On Wed, Jun 06, 2018 at 01:56:53PM +0800, bing.niu wrote:
> Hi Pavel,
> Thanks for your valuable inputs here. please see my respond.
> 
> On 2018年06月05日 20:11, Pavel Hrdina wrote:
> > On Tue, May 29, 2018 at 06:58:01PM +0800, bing.niu at intel.com wrote:
> > > From: Bing Niu <bing.niu at intel.com>
> > > 
> > > This series is to introduce RDT memory bandwidth allocation support by extending
> > > current virresctrl implementation.
> > > 
> > > The Memory Bandwidth Allocation (MBA) feature provides indirect and approximate
> > > control over memory bandwidth available per-core. This feature provides a method to
> > > control applications which may be over-utilizing bandwidth relative to their priority
> > > in environments such as the data-center. The details can be found in Intel's SDM 17.19.7.
> > > Kernel supports MBA through resctrl file system same as CAT. Each resctrl group have a
> > > MB parameter to control how much memory bandwidth it can utilize in unit of percentage.
> > > 
> > > In this series, MBA is enabled by enhancing existing virresctrl implementation. The
> > > policy employed for MBA is similar with CAT: The sum of each MBA group's bandwidth
> > > dose not exceed 100%. The enhancement of virresctrl include two parts:
> > > 
> > > Patch 1: Add two new structure virResctrlInfoMB and virResctrlAllocMB for collecting
> > >           host system MBA capability and domain memory bandwidth allocation.
> > > 
> > > Patch 2: On frontend XML parsing, add new element "llc" in cachetune section for
> > >           MBA allocation.
> > 
> > Hi,
> > 
> > Thanks for the patches.  Before we start with the actual implementation
> > it would be nice to agree on the design.
> Total agree.

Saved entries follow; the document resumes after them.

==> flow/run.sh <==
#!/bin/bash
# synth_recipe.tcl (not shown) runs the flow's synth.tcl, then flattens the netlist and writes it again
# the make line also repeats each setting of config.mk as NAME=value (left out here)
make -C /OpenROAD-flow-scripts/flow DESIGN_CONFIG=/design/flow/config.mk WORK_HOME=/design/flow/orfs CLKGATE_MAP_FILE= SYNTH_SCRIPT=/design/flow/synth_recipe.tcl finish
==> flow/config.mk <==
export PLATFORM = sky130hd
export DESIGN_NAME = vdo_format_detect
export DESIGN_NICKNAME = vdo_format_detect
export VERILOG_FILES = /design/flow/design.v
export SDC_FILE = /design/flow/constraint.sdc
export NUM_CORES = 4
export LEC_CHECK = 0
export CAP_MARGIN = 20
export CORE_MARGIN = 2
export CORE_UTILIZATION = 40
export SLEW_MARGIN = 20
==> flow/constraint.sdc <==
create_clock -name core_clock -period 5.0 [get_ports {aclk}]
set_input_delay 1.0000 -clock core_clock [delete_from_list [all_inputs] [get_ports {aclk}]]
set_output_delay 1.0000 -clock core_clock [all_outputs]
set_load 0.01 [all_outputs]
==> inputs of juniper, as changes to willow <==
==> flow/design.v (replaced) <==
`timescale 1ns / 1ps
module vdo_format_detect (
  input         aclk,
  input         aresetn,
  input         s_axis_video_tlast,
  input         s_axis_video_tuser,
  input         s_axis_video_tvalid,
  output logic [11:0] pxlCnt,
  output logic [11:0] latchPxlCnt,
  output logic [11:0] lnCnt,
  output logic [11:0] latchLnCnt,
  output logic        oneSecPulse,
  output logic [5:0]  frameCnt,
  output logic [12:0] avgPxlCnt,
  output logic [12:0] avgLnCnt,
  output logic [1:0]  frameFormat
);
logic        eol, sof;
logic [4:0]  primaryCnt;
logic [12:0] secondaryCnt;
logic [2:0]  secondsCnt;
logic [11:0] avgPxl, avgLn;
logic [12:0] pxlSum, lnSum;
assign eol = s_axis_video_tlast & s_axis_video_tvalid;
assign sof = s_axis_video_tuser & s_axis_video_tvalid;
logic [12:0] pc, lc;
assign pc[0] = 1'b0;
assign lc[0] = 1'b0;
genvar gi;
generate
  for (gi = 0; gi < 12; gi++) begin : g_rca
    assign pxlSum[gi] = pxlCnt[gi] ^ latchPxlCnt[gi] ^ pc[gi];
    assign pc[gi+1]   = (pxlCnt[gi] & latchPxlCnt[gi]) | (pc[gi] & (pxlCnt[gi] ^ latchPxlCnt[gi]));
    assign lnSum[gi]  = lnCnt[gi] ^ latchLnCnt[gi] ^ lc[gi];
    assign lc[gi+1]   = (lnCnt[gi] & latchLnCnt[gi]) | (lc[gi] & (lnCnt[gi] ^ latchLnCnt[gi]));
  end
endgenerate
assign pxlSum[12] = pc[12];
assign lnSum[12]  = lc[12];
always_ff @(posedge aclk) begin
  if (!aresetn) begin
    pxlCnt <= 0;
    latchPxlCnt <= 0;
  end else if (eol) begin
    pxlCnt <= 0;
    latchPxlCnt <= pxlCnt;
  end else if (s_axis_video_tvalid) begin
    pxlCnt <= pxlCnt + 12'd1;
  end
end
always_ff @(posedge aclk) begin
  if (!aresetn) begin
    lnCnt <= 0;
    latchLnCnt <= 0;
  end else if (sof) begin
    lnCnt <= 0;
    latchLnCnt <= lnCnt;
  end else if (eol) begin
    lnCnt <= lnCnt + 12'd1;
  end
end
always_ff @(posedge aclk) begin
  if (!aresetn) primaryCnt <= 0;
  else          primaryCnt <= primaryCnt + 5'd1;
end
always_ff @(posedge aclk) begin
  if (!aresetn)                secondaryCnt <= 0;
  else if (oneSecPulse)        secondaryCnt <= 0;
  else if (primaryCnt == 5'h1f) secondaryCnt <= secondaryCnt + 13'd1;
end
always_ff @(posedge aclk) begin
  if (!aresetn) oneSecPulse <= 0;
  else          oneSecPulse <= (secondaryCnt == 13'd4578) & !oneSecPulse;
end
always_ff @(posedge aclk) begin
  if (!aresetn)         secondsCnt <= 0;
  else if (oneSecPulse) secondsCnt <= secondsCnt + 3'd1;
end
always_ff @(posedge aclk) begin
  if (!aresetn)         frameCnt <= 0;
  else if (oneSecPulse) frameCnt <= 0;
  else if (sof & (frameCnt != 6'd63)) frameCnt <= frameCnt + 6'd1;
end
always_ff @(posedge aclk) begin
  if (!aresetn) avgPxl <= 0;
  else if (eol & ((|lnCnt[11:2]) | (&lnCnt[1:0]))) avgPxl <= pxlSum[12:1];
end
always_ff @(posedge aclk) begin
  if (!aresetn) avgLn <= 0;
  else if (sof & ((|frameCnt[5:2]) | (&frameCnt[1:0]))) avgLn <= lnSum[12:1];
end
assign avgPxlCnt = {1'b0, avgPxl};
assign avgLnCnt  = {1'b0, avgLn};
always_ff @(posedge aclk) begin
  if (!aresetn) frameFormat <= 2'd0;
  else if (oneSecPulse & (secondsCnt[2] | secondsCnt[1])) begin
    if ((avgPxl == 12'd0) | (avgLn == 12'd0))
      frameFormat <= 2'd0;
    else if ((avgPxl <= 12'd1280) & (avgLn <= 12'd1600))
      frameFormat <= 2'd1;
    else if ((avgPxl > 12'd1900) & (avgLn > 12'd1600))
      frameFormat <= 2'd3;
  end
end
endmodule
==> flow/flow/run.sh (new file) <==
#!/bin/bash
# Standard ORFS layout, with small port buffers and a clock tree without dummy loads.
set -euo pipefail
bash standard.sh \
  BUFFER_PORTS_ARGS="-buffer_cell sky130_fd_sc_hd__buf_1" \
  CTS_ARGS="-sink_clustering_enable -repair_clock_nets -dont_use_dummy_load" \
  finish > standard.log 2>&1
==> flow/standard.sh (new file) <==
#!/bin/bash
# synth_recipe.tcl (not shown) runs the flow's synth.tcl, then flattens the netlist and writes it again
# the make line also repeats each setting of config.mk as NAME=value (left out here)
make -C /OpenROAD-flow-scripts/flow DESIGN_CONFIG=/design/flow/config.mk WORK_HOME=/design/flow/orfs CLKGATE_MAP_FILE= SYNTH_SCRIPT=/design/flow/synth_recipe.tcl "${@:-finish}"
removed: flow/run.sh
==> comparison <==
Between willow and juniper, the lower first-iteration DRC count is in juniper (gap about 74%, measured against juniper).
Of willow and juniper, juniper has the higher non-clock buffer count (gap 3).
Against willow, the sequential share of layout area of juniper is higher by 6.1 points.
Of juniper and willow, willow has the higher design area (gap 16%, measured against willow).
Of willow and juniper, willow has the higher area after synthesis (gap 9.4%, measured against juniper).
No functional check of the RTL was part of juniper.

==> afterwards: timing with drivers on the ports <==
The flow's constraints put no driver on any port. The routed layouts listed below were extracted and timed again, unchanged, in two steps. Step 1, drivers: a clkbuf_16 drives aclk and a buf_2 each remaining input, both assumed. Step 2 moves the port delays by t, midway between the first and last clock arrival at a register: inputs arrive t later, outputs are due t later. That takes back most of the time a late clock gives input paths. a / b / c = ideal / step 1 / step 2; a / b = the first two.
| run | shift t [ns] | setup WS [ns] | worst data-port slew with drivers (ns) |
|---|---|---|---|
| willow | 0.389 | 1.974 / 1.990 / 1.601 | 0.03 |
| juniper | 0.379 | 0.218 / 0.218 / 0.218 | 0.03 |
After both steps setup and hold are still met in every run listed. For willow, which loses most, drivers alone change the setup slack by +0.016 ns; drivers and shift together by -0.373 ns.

The RFC code acts as baseline for discuss.
> > 
> > ------------------------------------------------------------------------
> > 
> > So first point is that we should do it similarly as the cache
> > allocation, we will not allow to "share" the bandwidth so the sum should
> > be 100% as you already have that in your patches, but we need to do it
> > in a way that in the future we can allow to "share" the bandwidth.
> > Yes, the memory bandwidth allocation policy is derived from existing CAT
> in libvirt. no share or overlap. In the patch, I follow the existing CAT
> behavior. When allocating memory bandwidth. First, calculate the unused
> memory bandwidth by subtracting all existing RDT groups. If we want to
> enable memory bandwidth sharing. We can just simply skip this part and do
> allocation directly.
> Could this fit your comment " we need to do it in a way that in the future
> we can allow to "share" the bandwidth."?
> If there is anything missing or my understanding incorrect, Please point me
> out. :)

Sounds good to me.

> > Second point is how the XML will look like.  There are two parts, one is
> > the capabilities XML and second one is domain XML.
> > 
> > It looks like that your patches don't expose any information in
> > capabilities, we should do that in order to let management applications
> > know that the feature is available and what are the possible values that
> > they can use.
> > 
> > ------------------------------------------------------------------------
> > 
> > I've tried to configure MBA on one machine that I have access to witch
> > has this cpu: 'Intel(R) Xeon(R) Gold 6152 CPU @ 2.10GHz' and it behaves
> > strangely.  If I configure 'schemata' the output of 'pqos -s' command is
> > in some situations different:
> > 
> >      schemata                pqos -s output
> > 
> >      MB:0=10                 MBA COS0 => 10% available
> >      MB:0=20                 MBA COS0 => 20% available
> >      MB:0=30                 MBA COS0 => 30% available
> >      MB:0=40                 MBA COS0 => 40% available
> >      MB:0=50                 MBA COS0 => 50% available
> >      MB:0=60                 MBA COS0 => 60% available
> >      MB:0=70                 MBA COS0 => 90% available
> >      MB:0=80                 MBA COS0 => 90% available
> >      MB:0=90                 MBA COS0 => 90% available
> >      MB:0=100                MBA COS0 => 100% available
> > If you look at the table you can see that for values 70-90 the pqos
> > shows that the available bandwidth is 90%.
> > 
> > Tested using Fedora 28:
> > kernel-4.16.13-300.fc28.x86_64
> > intel-cmt-cat-1.2.0-2.fc28.x86_64
> > 
> hmm.., that is strange. I directly manipulate resctrl fs. So I didn't hit
> such kind of issue. I will take a look at this pqos package and let you
> know.

Yes, I was directly manipulating the resctrl fs as well and after the
modification to schemata file the content was correct, however, I wanted
to validate what was actually configured and in order to do that I used 
'pqos' tool.  The question now is whether that tool is broken or if you
configure some values the actual configuration is different.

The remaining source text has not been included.